As transcribed by Mike Barker

Key points: Doing the bonus story was a surprise because it meant crossing the roles, stepping into Howard’s space. Also, Sandra had never written comics. The story? How did the grandparents of Captain Kaff Tagon meet, as told by Bristlecone, the gunship AI. A mil sci-fi meet cute! Adorable with explosions! Doing the collaboration, Howard tried to stay hands-off, and let Sandra do it. Mostly helping to pare the story down to seven pages of comic, leaving dead darlings everywhere, but keeping the core story of a cautious person doing something brave because it was needed. One of the keys to this collaboration was Sandra spending a weekend with Mary, where Mary talked about MICE quotient and other ways to get a handle on a story. Another part was Howard pointing out that you can write the story with all the normal narrative bits, then prune it to a comic script (dialogue plus side notes for the artist). Working with the artist meant Howard tutoring on terminology to use. The biggest lesson in doing it is comics are hard. And Howard deserves a big round of applause for being willing to take the risk of letting someone else step into his space and do something without interfering.

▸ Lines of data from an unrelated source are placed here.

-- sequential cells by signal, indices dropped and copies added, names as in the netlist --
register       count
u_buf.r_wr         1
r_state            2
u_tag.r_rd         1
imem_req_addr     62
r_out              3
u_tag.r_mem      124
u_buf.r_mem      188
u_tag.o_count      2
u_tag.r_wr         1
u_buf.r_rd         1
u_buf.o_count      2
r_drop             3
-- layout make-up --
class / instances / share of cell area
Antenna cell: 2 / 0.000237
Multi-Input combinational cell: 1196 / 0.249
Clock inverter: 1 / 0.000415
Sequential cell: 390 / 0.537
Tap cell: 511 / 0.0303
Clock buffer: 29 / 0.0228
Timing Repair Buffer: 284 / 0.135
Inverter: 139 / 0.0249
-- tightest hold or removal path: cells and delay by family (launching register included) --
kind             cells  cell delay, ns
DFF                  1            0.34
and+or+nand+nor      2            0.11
[src/rtl/kogge_stone_adder.sv]
// Combinational parallel-prefix (Kogge-Stone) adder with carry-in and carry-out.
module kogge_stone_adder #(
  parameter int WIDTH = 16
) (
  input  logic [WIDTH-1:0] a,
  input  logic [WIDTH-1:0] b,
  input  logic             cin,
  output logic [WIDTH-1:0] sum,
  output logic             cout
);

  logic [WIDTH-1:0] prop;
  logic [WIDTH-1:0] carries;

  assign prop = a ^ b;

  // Prefix tree: after log2(WIDTH) levels, carries[i] is the carry out of bit i.
  always_comb begin
    logic [WIDTH-1:0] g, p, g_n, p_n;
    // cin folds into bit 0 generate so the tree needs no extra column
    g = (a & b) | {{(WIDTH-1){1'b0}}, prop[0] & cin};
    p = prop;
    for (int d = 1; d < WIDTH; d = d * 2) begin
      g_n = g;
      p_n = p;
      for (int i = d; i < WIDTH; i++) begin
        g_n[i] = g[i] | (p[i] & g[i-d]);
        p_n[i] = p[i] & p[i-d];
      end
      g = g_n;
      p = p_n;
    end
    carries = g;
  end

  assign sum  = prop ^ {carries[WIDTH-2:0], cin};
  assign cout = carries[WIDTH-1];

endmodule
**config.mk**
```make
export PLATFORM = sky130hd
export DESIGN_NAME = fpadd_seq_ctrl
export DESIGN_NICKNAME = d
export VERILOG_FILES = /design/src/rtl/fpadd_pkg.sv /design/src/rtl/fpadd_exp_unit.sv /design/src/rtl/fpadd_seq_ctrl.sv
export SDC_FILE = /design/constraint.sdc
export NUM_CORES = 1
export LEC_CHECK = 0
export CORE_AREA = 4 4 96 98
export DETAILED_ROUTE_END_ITERATION = 8
export DIE_AREA = 0 0 100 102
export GPL_TIMING_DRIVEN = 0
export PLACE_DENSITY = 0.7
export SYNTH_ARGS = -nofsm -noshare
export SYNTH_HDL_FRONTEND = slang
export SYNTH_HIERARCHICAL = 1
export SYNTH_SLANG_ARGS = --single-unit
```
**constraint.sdc**
```tcl
create_clock -name clk -period 4.5 [get_ports clk]
set_input_delay 0.45 -clock clk [delete_from_list [all_inputs] [get_ports clk]]
set_output_delay 0.45 -clock clk [all_outputs]
set_load 0.05 [all_outputs]
```
**config.mk**
```make
export PLATFORM = sky130hd
export DESIGN_NAME = syn_syscall
export DESIGN_NICKNAME = d
export VERILOG_FILES = /design/src/rtl/syn_syscall.sv
export SDC_FILE = /design/constraint.sdc
export NUM_CORES = 1
export LEC_CHECK = 0
export CELL_PAD_IN_SITES_DETAIL_PLACEMENT = 1
export CELL_PAD_IN_SITES_GLOBAL_PLACEMENT = 1
export CORE_ASPECT_RATIO = 1.2
export CORE_UTILIZATION = 33
export CTS_CLUSTER_DIAMETER = 120
export DETAILED_ROUTE_END_ITERATION = 10
export PLACE_DENSITY_LB_ADDON = 0.15
export SYNTH_ARGS = -nofsm -noshare
export SYNTH_HDL_FRONTEND = slang
export SYNTH_SLANG_ARGS = --single-unit
```
**constraint.sdc**
```tcl
create_clock -name clk -period 2.8 [get_ports clk]
set_clock_uncertainty 0.05 [all_clocks]
set_input_delay 0.42 -clock clk [delete_from_list [all_inputs] [get_ports clk]]
set_output_delay 0.42 -clock clk [all_outputs]
set_load 0.02 [all_outputs]
```
**src/rtl/syn_syscall.sv**
```systemverilog
// Syscall retire unit: decodes the service code at retire, stalls the
// pipeline for display / pause / exit services and counts accepted syscalls.
module syn_syscall #(
  parameter int DISP_HOLD = 4,
  parameter int CNT_W     = 16
) (
  input  logic             clk,
  input  logic             rst,
  input  logic             en,
  input  logic [31:0]      v0,
  input  logic [31:0]      a0,
  input  logic             resume,
  output logic             stall,
  output logic             halted,
  output logic [31:0]      disp_val,
  output logic             disp_we,
  output logic [CNT_W-1:0] sys_cnt
);

  typedef enum logic [1:0] {
    IDLE  = 2'd0,
    DISP  = 2'd1,
    PAUSE = 2'd2,
    HALT  = 2'd3
  } state_t;

  localparam logic [31:0] SVC_PRINT_INT = 32'd1;
  localparam logic [31:0] SVC_PRINT_HEX = 32'd34;
  localparam logic [31:0] SVC_EXIT      = 32'd10;
  localparam logic [31:0] SVC_PAUSE     = 32'd50;
  localparam logic [7:0]  HOLD_INIT     = 8'(DISP_HOLD - 1);

  state_t           state_q, state_d;
  logic [7:0]       hold_q, hold_d;
  logic             stall_q, stall_d;
  logic             halted_q, halted_d;
  logic [31:0]      disp_val_q, disp_val_d;
  logic             disp_we_q, disp_we_d;
  logic [CNT_W-1:0] cnt_q, cnt_d;

  // Next-state and next-output decode; only IDLE accepts a syscall.
  always_comb begin
    state_d    = state_q;
    hold_d     = hold_q;
    stall_d    = stall_q;
    halted_d   = halted_q;
    disp_val_d = disp_val_q;
    disp_we_d  = 1'b0;
    cnt_d      = cnt_q;
    case (state_q)
      IDLE: begin
        if (en) begin
          if (cnt_q != {CNT_W{1'b1}}) begin
            cnt_d = cnt_q + CNT_W'(1);
          end
          if (v0 == SVC_EXIT) begin
            state_d  = HALT;
            stall_d  = 1'b1;
            halted_d = 1'b1;
          end else if (v0 == SVC_PRINT_INT || v0 == SVC_PRINT_HEX) begin
            state_d    = DISP;
            disp_val_d = a0;
            disp_we_d  = 1'b1;
            hold_d     = HOLD_INIT;
            stall_d    = 1'b1;
          end else if (v0 == SVC_PAUSE) begin
            state_d = PAUSE;
            stall_d = 1'b1;
          end
        end
      end
      DISP: begin
        // hold_q counts the remaining stalled cycles after the current one
        if (hold_q == 8'd0) begin
          state_d = IDLE;
          stall_d = 1'b0;
        end else begin
          hold_d = hold_q - 8'd1;
        end
      end
      PAUSE: begin
        if (resume) begin
          state_d = IDLE;
          stall_d = 1'b0;
        end
      end
      HALT: begin
        state_d = HALT;
      end
      default: begin
        state_d = IDLE;
        stall_d = 1'b0;
      end
    endcase
  end

  // State and output registers, cleared asynchronously.
  always_ff @(posedge clk or posedge rst) begin
    if (rst) begin
      state_q    <= IDLE;
      hold_q     <= 8'd0;
      stall_q    <= 1'b0;
      halted_q   <= 1'b0;
      disp_val_q <= 32'd0;
      disp_we_q  <= 1'b0;
      cnt_q      <= '0;
    end else begin
      state_q    <= state_d;
      hold_q     <= hold_d;
      stall_q    <= stall_d;
      halted_q   <= halted_d;
      disp_val_q <= disp_val_d;
      disp_we_q  <= disp_we_d;
      cnt_q      <= cnt_d;
    end
  end

  assign stall    = stall_q;
  assign halted   = halted_q;
  assign disp_val = disp_val_q;
  assign disp_we  = disp_we_q;
  assign sys_cnt  = cnt_q;

endmodule

```
==> reports/metrics.yaml <==
sta:
  finalSetupViolCount: 0
  report.final.slew_viol_count: 0
  max-slew-margin-rel: 0.565
  max_freq_mhz: 409
  fin_setup_tns_ns: 0
  period_minus_slack_ns: 2.45
  hold_viol_final: 0
  rsz0062_at_grt: "no"
  fin_crit_sh: 0.874
  worst_pin_slew_ns: 0.647
die:
  core_um2: 8700
  start_util: 0.345
  die_w_um: 89.1
  die_h_um: 107
  rows: 37
  pin_count: 119
  die_area_um2: 9500
power_and_ir_drop:
  leakagePower_nw: 1.97
  seqPwrFrac: 0.418
  combPwrFrac: 0.217
  p_int_w: 0.00171
  peakVddDrop_v: 0.000338
  power_density_nw_per_um2: 526
  swShare: 0.286
  pwr-share-clk: 0.365
  finalPower_w: 0.00240
  switchingPower_w: 0.000686
critical_path:
  slowest_stage: "dfrtp_1"
  critical_path.top_delay_family: "simple AND/OR/NAND/NOR gates"
  cp_slowest_stage_delay_ns: 0.42
  start_kind: "flop"
  endpoint_kind: "flop"
  critPathBufInv: 2
  cp_cell_sequence: "inv_1 > ha_1 > and2_1 > and4_1 > and3_1 > buf_12 > mux2_2"
  worstPathMaxFanout: 34
  path_class: "flop to flop"
  worstPathRequired_ns: 2.96
  arrival_ns: 2.61
yosys:
  ys_warn_count: 0
  ys_seq_area_frac: 0.508
  synth_area_per_cell_um2: 12.0
  synth_area_um2: 3010
  synth.area.top_cells: "dfrtp_1, mux2_2, ha_1"
  synth_top_area_frac: 0.508
  synth_flop_cell: "dfrtp_1"
  async_flop_share: 1.00
  synthesis.instances: 250
  ys_seq_elements: 61
  syn-num-nets: 325
  yosysTopAreaCell: "dfrtp_1"
  synth_cell_types: 56
  synth_edf_count: 0
drt:
  ant_nets: 0
  num_vias: 2536
  first_pass_iters: 4
  drt_iter0_markers: 77
  wl_per_cell_um: 15.2
  post-route-drc-count: 0
  post_drt_via_cell_ratio: 5.05
  wl_mm: 7.65
global_routing:
  first_global_vias: 2701
  grt-busiest-layer: "met2"
  grt_pass1_wl_mm: 12.9
  gr-usage-met3: 0.0474
  grt-ovfl-total: 0
  antenna_found_initial: 0
  grt_use_total: 0.173
  grt_max_degree: 42
  gr-usage-met1: 0.213
  use_met2: 0.291
clock_network:
  cts_tree: "yes"
  cts_buffers: 9
  h-tree-depth: 3
  clkSinkCount: 61
  cts.clk_slew.worst_paths_ns: 0.08
  cts_hold_buf: 0
  cts_resized: 0
  clock_latency_ns: 0.34
  cts_max_path_buffers: 2
  cts_setup_buffers: 0
  cts-root-buf: "clkbuf_8"
cells_and_area:
  area_growth_pct: 51.8
  n_fill_cell: 979
  nets: 455
  drive_above_1_share: 0.171
  antenna_cells: 0
  seq_area_um2: 1530
  multi_input_area_um2: 1360
  finish.instance_area_um2: 4560
flow_run:
  drv_cap: 0
worst_hold_path:
  hold_class: "input port to asynchronous set/reset pin"
status:
  outcome: "finished clean"
placed_design:
  io_buffers: 118
  place_congestion: 0.738
  placedInstanceArea_um2: 4340
  hpwlAfterDp_mm: 5.86
--- src/rtl/multiplier_hilo_if.sv ---
// ---------------------------------------------------------------------------
// multiplier_hilo_if
// Bundles the operation/data bus of the HI/LO multiplier.
//   signal  : 6-bit operation code from the ALU control stage
//   dataA   : 32-bit unsigned multiplicand
//   dataB   : 32-bit unsigned multiplier
//   hi, lo  : committed HI/LO registers
//   dataOut : MFHI/MFLO read data
//   busy    : multiply in progress or awaiting commit
//   done    : product ready, awaiting commit
// master = the control stage that issues operations; slave = the multiplier.
// ---------------------------------------------------------------------------
interface multiplier_hilo_if;
    logic [5:0]  signal;
    logic [31:0] dataA;
    logic [31:0] dataB;
    logic [31:0] hi;
    logic [31:0] lo;
    logic [31:0] dataOut;
    logic        busy;
    logic        done;

    modport master (
        output signal, dataA, dataB,
        input  hi, lo, dataOut, busy, done
    );

    modport slave (
        input  signal, dataA, dataB,
        output hi, lo, dataOut, busy, done
    );
endinterface
## config.mk

```make
export PLATFORM = sky130hd
export DESIGN_NAME = if_id_hazard_responder_flat
export DESIGN_NICKNAME = d
export VERILOG_FILES = /design/src/rtl/if_id_hazard_responder_if.sv /design/src/rtl/if_id_hazard_responder.sv /design/src/flat_wrapper.sv
export SDC_FILE = /design/constraint.sdc
export NUM_CORES = 1
export LEC_CHECK = 0
export CAP_MARGIN = 40
export CORE_MARGIN = 2
export CORE_UTILIZATION = 41
export DETAILED_ROUTE_END_ITERATION = 6
export PLACE_DENSITY = 0.86
export SETUP_SLACK_MARGIN = 0.05
export SLEW_MARGIN = 20
export SYNTH_ARGS = -nofsm -noshare
export SYNTH_HDL_FRONTEND = slang
export SYNTH_SLANG_ARGS = --single-unit
```

## constraint.sdc

```tcl
create_clock -name clk -period 3.4 [get_ports clk]
set_input_delay 1.02 -clock clk [delete_from_list [all_inputs] [get_ports clk]]
set_output_delay 1.02 -clock clk [all_outputs]
set_load 0.03 [all_outputs]
```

[Mary] Season 12, Episode Three.
[Brandon] This is Writing Excuses, Project In Depth, “Risk Assessment,” with Sandra Tayler.
[Mary] 15 minutes long.
[Dan] Because you’re in a hurry.
[Howard] And we’re not that smart.
[Brandon] I’m Brandon.
[Mary] I’m Mary.
[Dan] I’m Dan.
[Howard] I’m Howard.
[Brandon] And I can’t say risk assessment, apparently…
[Laughter]
[Brandon] But we have special guest sar… star… I can’t say any of this. Starring Sandra Tayler.
[Sandra] Hi, Brandon.
[Brandon] Save me!
[Sandra] Glad to be here.
[Brandon] Can you introduce yourself?
[Sandra] I am Sandra Tayler. I’m a writer of picture books, a blog, I’ve done some speculative fiction, and I have written a script that was used as a bonus story for a Schlock Mercenary book. I also happen to be married to Howard, which is kind of how I got that last gig there.
[Laughter]

[Brandon] So, spoiler warning. We are going to be talking about the bonus story, Risk Assessment, which is found in the book Force Multiplication. Though Sandra has mentioned before that this isn’t a story that the spoilers matter terribly much for. We will have given you a warning about this ahead of time. But if this really bothers you, go buy it right now. Pause this. And then, you can come back and we’ll talk about it later. For the rest of you, I want to talk about this story. Sandra, this story was delightful. I loved it.
[Sandra] Good. I like to hear that.
[Brandon] Tell me a little bit about how you guys decided that you would be writing the bonus story?
[Sandra] I actually have kind of a vivid memory of this because… We were standing in the kitchen, and Howard and I were talking about who does the bonus story, because we try and get guest writers to do the bonus story for several reasons, one of which is Howard has very, very little time, and we like having different people with different voices tell stories in the Schlock Mercenary universe. We’re standing there trying to figure out who should tell this bonus story, and Howard says, “Maybe we should have you write it.” I remember this so vividly because my brain did one of those like jitter to a stop, like “Surely I can’t have heard those words correctly. What on earth do you mean?” The reason my brain did that is because we work… Because we work so closely together. Because we’re in each other’s stuff all the time. I do the shipping and the business and the accounting, and Howard does the comic drawing and the writing and things like that. He hands me scripts and has me read things and then I hand them back. But we have some very clearly defined roles. Actually creating in the Schlock Mercenary universe was a line I have never even pictured myself crossing. That was his space. Suddenly he was saying, “Hey, come step in my space.” It was actually a little bit terrifying because… For… Because… It’s not because I’m not familiar with the characters. I am talking and brainstorming with him all the time about these characters.
[Howard] Sandra is probably more familiar with the characters than anybody besides me.
[Sandra] I frequently… He’ll come and talk to me, and I’ll be like, “What about this?” And he’s like, “Oh…” Then he walks out of the room and goes and does something. Without even saying goodbye.
[Laughter]
[Sandra] But we’ve had experiences where Howard and I were on a… Did a presentation together. We failed to talk to each other in advance and figure out… We assumed we work together so well. But when we got on the presentation, we were stepping on each other’s toes all the time. We both came out of that presentation going, “Wow. That did not go well.” That was very frustrating. I was worried that that would happen with this story. That was very scary to me, because here I am stepping into his space and trying to do this thing that he does. Then there’s the whole part where I’ve never written comics ever. It was just very scary.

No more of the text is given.